• Action item
Beneath this line are the data; copy exactly the part of them that opens with the line containing "Sinks: 124 (unchanged)" and closes with the line containing "- The cell family", and only that part.

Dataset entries
┌──
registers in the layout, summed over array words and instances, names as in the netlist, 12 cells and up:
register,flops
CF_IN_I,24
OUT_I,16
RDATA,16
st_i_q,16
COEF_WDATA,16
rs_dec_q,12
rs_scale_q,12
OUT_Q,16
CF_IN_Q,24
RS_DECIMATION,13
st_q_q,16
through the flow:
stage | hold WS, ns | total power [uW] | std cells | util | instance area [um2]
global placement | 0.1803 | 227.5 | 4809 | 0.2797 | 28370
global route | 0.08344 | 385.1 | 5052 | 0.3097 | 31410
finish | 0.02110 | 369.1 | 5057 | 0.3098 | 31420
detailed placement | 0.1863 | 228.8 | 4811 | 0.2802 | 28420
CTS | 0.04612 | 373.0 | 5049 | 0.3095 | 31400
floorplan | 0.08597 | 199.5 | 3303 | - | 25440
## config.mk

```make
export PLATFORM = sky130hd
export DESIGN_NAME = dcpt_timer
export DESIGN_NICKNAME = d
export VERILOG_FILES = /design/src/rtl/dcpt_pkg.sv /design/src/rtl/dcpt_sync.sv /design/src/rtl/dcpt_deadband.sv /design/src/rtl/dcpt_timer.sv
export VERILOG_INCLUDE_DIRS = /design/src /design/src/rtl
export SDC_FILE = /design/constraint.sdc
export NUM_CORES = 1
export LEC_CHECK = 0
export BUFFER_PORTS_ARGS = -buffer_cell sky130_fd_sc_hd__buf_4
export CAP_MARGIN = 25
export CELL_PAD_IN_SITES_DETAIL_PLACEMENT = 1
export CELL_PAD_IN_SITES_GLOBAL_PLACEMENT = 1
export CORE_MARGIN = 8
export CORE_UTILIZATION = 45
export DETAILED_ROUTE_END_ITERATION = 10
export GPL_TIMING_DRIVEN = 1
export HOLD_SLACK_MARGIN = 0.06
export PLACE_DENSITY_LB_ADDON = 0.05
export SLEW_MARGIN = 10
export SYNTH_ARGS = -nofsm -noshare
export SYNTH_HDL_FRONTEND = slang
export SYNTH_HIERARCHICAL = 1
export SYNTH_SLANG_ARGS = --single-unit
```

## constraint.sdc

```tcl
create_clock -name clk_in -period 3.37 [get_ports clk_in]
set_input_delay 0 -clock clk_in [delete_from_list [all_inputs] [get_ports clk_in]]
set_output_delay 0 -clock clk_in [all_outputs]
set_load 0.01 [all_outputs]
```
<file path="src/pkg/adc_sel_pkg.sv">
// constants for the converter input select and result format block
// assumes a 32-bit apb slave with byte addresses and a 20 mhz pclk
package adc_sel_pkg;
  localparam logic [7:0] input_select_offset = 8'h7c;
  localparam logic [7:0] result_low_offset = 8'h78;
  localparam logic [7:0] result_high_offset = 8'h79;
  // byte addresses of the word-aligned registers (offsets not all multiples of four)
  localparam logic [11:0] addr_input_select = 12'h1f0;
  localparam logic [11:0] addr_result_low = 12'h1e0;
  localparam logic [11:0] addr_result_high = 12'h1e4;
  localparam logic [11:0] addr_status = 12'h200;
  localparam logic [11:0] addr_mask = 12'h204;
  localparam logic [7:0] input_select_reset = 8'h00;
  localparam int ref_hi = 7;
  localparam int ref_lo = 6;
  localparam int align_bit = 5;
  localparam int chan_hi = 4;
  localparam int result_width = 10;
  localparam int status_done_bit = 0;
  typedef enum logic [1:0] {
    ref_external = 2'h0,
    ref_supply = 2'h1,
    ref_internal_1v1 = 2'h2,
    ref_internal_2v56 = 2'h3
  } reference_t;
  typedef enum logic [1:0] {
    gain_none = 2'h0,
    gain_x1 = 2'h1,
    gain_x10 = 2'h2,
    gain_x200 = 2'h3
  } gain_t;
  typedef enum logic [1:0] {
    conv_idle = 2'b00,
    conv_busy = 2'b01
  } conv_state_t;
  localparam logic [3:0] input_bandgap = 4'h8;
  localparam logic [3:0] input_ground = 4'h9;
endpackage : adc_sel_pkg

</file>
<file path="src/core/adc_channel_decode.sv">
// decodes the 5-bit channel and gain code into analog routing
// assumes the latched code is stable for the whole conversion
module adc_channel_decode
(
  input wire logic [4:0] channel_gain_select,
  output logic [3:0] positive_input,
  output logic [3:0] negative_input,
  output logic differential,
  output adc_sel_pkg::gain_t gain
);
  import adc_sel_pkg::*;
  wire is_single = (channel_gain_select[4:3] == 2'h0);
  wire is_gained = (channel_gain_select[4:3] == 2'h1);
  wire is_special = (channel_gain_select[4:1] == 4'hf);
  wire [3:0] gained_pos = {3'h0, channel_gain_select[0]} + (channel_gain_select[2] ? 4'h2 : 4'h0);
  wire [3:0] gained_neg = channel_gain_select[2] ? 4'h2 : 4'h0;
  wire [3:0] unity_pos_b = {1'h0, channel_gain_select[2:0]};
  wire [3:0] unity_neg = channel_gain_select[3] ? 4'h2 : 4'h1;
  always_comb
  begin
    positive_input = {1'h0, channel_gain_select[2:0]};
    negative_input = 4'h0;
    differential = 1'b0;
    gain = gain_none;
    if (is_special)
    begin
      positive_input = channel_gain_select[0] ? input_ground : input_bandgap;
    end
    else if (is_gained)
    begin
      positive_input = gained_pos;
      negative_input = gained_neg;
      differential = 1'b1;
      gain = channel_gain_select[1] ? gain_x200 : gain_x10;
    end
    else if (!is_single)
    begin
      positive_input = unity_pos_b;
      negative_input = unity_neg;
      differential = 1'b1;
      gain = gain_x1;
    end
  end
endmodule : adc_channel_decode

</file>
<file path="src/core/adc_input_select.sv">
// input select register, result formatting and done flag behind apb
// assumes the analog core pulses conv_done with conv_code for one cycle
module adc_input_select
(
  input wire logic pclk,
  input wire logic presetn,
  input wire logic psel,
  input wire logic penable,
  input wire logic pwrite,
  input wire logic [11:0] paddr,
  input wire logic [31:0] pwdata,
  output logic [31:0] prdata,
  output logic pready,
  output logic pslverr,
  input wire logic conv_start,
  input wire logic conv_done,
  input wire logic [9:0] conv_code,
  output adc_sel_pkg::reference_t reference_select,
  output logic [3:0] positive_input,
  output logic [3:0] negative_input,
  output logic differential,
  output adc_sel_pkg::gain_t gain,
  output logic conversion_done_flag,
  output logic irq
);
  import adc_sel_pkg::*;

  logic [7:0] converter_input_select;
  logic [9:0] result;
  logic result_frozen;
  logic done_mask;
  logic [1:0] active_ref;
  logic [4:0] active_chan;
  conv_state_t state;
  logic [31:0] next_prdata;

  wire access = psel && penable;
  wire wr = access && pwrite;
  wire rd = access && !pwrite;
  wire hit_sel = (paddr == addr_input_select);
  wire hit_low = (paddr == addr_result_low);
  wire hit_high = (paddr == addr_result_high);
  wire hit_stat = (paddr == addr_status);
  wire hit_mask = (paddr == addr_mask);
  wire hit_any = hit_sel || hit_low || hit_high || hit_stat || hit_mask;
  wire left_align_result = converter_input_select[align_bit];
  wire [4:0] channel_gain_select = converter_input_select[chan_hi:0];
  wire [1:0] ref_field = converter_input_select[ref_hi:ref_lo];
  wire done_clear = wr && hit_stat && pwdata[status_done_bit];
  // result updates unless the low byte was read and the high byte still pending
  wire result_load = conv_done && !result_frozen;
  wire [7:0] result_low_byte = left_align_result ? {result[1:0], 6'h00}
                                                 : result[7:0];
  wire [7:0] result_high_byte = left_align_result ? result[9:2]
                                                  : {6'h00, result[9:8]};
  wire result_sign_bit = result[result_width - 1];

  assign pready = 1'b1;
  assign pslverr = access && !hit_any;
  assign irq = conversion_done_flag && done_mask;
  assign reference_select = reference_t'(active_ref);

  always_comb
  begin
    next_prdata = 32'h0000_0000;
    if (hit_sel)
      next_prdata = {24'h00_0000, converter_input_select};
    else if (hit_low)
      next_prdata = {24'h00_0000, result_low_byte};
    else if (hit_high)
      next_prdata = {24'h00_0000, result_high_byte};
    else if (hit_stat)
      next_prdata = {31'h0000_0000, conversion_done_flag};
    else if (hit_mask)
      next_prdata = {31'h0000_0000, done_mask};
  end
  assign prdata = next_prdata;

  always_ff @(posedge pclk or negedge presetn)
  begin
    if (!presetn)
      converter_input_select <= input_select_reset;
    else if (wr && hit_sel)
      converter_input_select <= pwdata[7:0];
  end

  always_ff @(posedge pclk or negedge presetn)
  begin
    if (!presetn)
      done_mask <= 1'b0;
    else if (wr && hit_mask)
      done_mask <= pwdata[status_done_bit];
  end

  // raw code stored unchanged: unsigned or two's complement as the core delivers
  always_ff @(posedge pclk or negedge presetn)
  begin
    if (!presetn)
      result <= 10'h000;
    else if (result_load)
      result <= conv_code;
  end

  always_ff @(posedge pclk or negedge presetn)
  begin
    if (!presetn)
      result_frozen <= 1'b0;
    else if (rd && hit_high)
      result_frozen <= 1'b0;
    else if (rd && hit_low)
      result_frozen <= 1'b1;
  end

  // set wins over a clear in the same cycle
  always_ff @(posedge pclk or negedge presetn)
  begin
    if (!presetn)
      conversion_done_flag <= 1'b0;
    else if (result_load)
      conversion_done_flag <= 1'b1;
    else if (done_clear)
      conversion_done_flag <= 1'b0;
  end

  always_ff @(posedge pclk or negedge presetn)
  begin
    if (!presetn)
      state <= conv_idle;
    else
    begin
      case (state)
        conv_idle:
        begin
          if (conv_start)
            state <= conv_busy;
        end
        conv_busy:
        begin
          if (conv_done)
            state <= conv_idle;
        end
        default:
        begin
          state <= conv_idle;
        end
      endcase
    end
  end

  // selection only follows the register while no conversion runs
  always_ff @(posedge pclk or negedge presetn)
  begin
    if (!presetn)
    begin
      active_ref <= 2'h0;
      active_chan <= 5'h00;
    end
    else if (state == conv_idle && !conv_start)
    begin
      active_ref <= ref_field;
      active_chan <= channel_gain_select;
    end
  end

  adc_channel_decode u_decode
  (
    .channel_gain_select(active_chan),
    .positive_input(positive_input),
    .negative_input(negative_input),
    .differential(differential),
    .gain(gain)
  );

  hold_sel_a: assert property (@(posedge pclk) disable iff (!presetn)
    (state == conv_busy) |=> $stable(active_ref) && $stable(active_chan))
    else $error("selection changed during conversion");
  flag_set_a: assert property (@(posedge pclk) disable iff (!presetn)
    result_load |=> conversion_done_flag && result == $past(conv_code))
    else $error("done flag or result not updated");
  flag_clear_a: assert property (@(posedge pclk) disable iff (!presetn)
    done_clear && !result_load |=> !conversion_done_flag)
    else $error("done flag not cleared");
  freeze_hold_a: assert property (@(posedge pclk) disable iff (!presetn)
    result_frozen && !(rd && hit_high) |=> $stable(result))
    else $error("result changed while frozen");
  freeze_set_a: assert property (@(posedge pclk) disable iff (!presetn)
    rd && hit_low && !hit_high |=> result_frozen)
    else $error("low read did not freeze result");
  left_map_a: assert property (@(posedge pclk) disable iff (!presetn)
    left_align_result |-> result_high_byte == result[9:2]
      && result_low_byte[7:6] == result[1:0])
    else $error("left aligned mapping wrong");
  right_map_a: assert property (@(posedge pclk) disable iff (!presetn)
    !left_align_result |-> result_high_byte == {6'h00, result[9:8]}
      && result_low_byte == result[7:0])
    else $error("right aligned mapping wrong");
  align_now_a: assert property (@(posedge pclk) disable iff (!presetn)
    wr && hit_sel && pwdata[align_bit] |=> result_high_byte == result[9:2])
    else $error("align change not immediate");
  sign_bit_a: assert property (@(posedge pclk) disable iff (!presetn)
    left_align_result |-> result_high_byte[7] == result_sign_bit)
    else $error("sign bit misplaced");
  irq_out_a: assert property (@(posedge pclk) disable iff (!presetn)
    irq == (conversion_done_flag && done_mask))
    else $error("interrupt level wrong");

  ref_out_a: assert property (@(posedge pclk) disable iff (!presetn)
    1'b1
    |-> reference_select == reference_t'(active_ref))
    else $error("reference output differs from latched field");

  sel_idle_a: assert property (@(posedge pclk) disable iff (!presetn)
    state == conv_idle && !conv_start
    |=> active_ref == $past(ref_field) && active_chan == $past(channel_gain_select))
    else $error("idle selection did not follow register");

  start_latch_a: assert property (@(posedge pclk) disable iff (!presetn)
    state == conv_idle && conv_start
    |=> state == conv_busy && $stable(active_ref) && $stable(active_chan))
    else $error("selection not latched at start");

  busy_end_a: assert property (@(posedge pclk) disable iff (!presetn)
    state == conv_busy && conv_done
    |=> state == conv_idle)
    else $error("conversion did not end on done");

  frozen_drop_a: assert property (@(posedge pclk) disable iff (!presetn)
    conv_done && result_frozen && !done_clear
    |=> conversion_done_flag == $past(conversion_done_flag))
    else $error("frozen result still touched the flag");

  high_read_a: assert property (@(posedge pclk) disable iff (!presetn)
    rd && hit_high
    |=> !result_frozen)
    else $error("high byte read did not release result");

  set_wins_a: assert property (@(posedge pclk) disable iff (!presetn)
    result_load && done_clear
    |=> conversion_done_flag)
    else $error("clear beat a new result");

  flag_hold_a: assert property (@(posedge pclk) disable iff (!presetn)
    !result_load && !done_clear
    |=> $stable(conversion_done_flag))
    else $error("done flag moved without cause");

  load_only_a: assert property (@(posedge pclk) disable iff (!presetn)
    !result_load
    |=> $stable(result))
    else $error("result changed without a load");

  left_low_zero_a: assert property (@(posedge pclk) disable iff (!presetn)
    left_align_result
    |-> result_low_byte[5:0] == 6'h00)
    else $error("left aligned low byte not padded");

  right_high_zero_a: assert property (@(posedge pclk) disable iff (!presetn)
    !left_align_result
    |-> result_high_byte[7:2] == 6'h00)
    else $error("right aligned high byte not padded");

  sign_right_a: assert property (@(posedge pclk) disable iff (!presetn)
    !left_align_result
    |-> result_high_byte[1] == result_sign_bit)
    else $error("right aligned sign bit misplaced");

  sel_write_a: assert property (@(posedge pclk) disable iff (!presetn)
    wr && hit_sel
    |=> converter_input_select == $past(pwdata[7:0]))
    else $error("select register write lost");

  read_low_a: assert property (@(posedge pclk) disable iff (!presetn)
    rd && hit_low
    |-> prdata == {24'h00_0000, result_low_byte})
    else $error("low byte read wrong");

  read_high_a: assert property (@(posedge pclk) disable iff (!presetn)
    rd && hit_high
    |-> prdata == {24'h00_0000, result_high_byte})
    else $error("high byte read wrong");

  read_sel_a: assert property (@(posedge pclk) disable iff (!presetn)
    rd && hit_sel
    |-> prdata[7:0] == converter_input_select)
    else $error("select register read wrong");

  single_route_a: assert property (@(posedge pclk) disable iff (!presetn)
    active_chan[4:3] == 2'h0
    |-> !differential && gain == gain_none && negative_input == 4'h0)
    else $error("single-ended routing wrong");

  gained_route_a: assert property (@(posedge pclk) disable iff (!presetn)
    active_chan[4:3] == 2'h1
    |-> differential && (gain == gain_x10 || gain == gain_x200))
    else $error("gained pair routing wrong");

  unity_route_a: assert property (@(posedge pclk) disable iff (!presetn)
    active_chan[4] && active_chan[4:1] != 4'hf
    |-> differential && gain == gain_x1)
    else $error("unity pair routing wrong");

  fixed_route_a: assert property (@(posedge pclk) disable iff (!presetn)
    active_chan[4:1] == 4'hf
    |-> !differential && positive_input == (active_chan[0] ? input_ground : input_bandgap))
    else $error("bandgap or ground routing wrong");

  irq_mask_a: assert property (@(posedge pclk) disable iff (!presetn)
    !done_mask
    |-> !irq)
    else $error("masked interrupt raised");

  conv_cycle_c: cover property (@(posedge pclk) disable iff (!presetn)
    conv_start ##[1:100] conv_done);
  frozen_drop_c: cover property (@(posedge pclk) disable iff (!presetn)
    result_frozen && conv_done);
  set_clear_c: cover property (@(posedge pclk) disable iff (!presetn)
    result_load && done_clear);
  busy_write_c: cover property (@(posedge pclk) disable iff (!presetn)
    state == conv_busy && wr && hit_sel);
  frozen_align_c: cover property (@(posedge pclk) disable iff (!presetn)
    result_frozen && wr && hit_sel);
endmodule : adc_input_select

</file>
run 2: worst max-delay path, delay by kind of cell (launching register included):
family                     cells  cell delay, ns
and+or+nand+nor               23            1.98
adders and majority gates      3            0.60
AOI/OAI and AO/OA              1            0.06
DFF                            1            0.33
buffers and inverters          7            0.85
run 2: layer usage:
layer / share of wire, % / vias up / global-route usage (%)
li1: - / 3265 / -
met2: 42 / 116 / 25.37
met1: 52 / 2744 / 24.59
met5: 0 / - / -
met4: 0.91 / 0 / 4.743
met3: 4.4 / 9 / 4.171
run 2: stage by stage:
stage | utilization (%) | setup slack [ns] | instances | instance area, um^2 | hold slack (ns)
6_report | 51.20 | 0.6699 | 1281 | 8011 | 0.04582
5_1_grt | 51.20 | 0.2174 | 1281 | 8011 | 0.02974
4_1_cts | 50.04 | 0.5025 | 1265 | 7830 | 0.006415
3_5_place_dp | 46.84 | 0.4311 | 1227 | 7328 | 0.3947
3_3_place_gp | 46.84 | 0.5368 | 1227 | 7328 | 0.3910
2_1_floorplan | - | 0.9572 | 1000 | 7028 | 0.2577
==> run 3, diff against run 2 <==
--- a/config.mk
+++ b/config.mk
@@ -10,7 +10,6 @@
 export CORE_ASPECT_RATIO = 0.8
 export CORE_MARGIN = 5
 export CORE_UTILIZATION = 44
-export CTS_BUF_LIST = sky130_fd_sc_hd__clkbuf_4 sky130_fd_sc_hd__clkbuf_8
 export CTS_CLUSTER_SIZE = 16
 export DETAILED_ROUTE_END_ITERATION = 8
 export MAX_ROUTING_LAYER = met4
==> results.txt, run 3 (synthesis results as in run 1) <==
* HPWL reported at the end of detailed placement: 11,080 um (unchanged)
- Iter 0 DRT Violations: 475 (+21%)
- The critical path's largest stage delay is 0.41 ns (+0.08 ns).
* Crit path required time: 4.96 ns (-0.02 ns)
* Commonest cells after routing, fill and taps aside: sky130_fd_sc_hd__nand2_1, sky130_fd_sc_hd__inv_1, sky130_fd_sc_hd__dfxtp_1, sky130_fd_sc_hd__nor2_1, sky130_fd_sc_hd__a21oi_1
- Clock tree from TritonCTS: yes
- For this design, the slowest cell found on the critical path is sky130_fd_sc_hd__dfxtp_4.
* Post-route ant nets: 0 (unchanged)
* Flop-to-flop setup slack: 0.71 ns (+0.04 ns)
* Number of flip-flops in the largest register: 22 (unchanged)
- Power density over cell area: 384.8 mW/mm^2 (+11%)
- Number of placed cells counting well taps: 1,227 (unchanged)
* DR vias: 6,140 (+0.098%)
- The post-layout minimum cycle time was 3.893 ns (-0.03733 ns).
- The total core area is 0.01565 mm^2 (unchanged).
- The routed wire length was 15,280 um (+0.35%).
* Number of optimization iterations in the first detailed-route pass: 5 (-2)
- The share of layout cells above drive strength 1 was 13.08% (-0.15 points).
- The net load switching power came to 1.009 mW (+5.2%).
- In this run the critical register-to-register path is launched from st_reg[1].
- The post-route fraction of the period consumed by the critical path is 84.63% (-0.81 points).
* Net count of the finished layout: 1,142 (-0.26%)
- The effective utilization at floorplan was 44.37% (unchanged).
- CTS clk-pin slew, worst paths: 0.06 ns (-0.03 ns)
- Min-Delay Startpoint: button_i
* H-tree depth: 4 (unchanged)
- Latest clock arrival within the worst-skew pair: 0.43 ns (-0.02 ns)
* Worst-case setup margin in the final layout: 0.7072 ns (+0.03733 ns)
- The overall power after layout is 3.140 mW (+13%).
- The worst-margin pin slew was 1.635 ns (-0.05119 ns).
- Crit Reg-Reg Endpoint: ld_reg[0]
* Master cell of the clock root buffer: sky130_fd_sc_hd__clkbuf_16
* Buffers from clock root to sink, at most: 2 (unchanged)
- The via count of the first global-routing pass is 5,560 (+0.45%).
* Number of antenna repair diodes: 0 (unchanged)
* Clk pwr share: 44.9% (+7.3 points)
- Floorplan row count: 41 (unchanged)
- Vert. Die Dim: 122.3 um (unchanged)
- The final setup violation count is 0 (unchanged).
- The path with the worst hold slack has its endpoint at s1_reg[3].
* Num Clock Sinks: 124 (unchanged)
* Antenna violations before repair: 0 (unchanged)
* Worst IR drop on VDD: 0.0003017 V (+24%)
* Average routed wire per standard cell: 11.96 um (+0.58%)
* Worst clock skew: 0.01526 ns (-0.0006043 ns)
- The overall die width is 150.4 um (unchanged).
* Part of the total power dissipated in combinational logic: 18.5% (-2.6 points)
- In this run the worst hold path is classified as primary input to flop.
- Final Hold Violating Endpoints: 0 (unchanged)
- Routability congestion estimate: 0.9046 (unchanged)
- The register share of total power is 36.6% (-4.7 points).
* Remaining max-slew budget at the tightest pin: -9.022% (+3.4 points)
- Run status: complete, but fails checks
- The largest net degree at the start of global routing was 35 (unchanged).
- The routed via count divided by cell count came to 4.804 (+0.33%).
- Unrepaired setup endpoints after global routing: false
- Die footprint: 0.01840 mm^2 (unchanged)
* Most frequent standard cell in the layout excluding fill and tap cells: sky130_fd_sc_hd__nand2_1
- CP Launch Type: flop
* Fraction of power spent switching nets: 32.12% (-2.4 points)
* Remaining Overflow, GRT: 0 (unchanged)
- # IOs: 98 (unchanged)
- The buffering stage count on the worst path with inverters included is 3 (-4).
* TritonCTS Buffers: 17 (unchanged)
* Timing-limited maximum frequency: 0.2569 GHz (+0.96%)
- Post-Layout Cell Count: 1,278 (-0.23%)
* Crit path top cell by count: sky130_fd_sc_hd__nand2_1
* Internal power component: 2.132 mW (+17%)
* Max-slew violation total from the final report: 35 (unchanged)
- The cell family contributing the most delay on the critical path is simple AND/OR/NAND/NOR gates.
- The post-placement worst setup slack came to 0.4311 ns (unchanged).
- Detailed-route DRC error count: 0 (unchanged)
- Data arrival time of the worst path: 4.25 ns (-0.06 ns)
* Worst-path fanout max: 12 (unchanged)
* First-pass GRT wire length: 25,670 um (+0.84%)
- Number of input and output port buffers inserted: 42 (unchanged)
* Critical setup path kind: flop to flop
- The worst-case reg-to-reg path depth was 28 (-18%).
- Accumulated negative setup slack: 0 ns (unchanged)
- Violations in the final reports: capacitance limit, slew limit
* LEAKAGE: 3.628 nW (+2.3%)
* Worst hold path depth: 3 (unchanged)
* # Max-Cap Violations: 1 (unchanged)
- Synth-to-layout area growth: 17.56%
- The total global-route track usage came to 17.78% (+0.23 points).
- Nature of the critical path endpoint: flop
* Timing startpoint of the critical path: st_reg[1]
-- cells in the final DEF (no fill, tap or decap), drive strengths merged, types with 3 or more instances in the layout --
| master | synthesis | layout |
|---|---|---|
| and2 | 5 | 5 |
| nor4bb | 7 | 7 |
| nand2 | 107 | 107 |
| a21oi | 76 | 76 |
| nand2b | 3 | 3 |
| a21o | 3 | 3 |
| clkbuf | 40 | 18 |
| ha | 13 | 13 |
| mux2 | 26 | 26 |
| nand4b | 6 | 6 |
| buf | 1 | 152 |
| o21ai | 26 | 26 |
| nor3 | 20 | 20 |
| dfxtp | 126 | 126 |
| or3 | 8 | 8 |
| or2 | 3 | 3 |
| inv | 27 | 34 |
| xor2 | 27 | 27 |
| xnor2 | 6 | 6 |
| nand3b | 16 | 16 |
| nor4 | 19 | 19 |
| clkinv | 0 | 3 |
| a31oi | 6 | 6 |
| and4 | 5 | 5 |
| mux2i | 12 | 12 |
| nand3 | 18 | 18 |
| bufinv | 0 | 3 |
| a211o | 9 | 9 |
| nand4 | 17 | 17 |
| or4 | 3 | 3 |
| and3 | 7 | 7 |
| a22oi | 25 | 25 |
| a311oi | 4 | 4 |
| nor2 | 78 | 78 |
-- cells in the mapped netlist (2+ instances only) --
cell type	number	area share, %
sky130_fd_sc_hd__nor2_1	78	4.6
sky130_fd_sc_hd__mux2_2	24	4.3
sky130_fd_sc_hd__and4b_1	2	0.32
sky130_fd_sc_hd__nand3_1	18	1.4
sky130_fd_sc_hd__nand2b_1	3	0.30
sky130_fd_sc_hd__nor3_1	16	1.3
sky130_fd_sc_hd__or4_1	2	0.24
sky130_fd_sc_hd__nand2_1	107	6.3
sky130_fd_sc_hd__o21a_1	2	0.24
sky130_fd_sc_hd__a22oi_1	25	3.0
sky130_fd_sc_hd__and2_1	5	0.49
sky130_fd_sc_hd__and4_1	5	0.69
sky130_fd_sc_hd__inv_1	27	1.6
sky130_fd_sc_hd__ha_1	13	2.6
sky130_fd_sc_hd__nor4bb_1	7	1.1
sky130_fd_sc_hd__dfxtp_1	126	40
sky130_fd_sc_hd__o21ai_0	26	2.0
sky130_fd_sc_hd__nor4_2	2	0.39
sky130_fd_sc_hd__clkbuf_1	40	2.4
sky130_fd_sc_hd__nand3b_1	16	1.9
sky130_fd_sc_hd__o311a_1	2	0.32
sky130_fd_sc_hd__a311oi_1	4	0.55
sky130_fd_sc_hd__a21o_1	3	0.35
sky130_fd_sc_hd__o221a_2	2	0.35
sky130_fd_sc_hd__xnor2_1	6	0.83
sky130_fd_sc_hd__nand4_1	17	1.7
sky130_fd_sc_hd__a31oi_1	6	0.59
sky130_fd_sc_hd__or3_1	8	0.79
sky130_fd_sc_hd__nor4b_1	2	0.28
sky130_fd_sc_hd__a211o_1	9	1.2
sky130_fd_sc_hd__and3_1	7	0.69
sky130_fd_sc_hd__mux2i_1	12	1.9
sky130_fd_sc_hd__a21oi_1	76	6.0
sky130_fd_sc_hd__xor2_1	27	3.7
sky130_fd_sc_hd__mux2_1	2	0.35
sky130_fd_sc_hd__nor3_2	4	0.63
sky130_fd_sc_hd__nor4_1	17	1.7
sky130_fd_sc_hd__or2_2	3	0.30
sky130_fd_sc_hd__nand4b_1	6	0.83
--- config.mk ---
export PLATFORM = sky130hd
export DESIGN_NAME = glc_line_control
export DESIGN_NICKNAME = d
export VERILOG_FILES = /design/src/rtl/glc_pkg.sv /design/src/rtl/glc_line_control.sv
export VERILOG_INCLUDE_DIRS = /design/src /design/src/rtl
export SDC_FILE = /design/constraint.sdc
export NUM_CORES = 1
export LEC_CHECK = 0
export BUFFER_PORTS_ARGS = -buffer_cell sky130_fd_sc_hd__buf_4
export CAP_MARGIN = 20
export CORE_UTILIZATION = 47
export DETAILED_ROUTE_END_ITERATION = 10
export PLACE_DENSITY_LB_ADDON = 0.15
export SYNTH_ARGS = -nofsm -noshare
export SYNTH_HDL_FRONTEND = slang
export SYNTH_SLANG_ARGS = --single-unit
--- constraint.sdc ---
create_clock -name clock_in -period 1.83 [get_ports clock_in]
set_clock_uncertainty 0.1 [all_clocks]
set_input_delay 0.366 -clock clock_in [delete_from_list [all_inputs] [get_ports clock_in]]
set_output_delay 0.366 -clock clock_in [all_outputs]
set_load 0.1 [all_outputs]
└──
• Response area
* Num Clock Sinks: 124 (unchanged)
* Antenna violations before repair: 0 (unchanged)
* Worst IR drop on VDD: 0.0003017 V (+24%)
* Average routed wire per standard cell: 11.96 um (+0.58%)
* Worst clock skew: 0.01526 ns (-0.0006043 ns)
- The overall die width is 150.4 um (unchanged).
* Part of the total power dissipated in combinational logic: 18.5% (-2.6 points)
- In this run the worst hold path is classified as primary input to flop.
- Final Hold Violating Endpoints: 0 (unchanged)
- Routability congestion estimate: 0.9046 (unchanged)
- The register share of total power is 36.6% (-4.7 points).
* Remaining max-slew budget at the tightest pin: -9.022% (+3.4 points)
- Run status: complete, but fails checks
- The largest net degree at the start of global routing was 35 (unchanged).
- The routed via count divided by cell count came to 4.804 (+0.33%).
- Unrepaired setup endpoints after global routing: false
- Die footprint: 0.01840 mm^2 (unchanged)
* Most frequent standard cell in the layout excluding fill and tap cells: sky130_fd_sc_hd__nand2_1
- CP Launch Type: flop
* Fraction of power spent switching nets: 32.12% (-2.4 points)
* Remaining Overflow, GRT: 0 (unchanged)
- # IOs: 98 (unchanged)
- The buffering stage count on the worst path with inverters included is 3 (-4).
* TritonCTS Buffers: 17 (unchanged)
* Timing-limited maximum frequency: 0.2569 GHz (+0.96%)
- Post-Layout Cell Count: 1,278 (-0.23%)
* Crit path top cell by count: sky130_fd_sc_hd__nand2_1
* Internal power component: 2.132 mW (+17%)
* Max-slew violation total from the final report: 35 (unchanged)
- The cell family contributing the most delay on the critical path is simple AND/OR/NAND/NOR gates.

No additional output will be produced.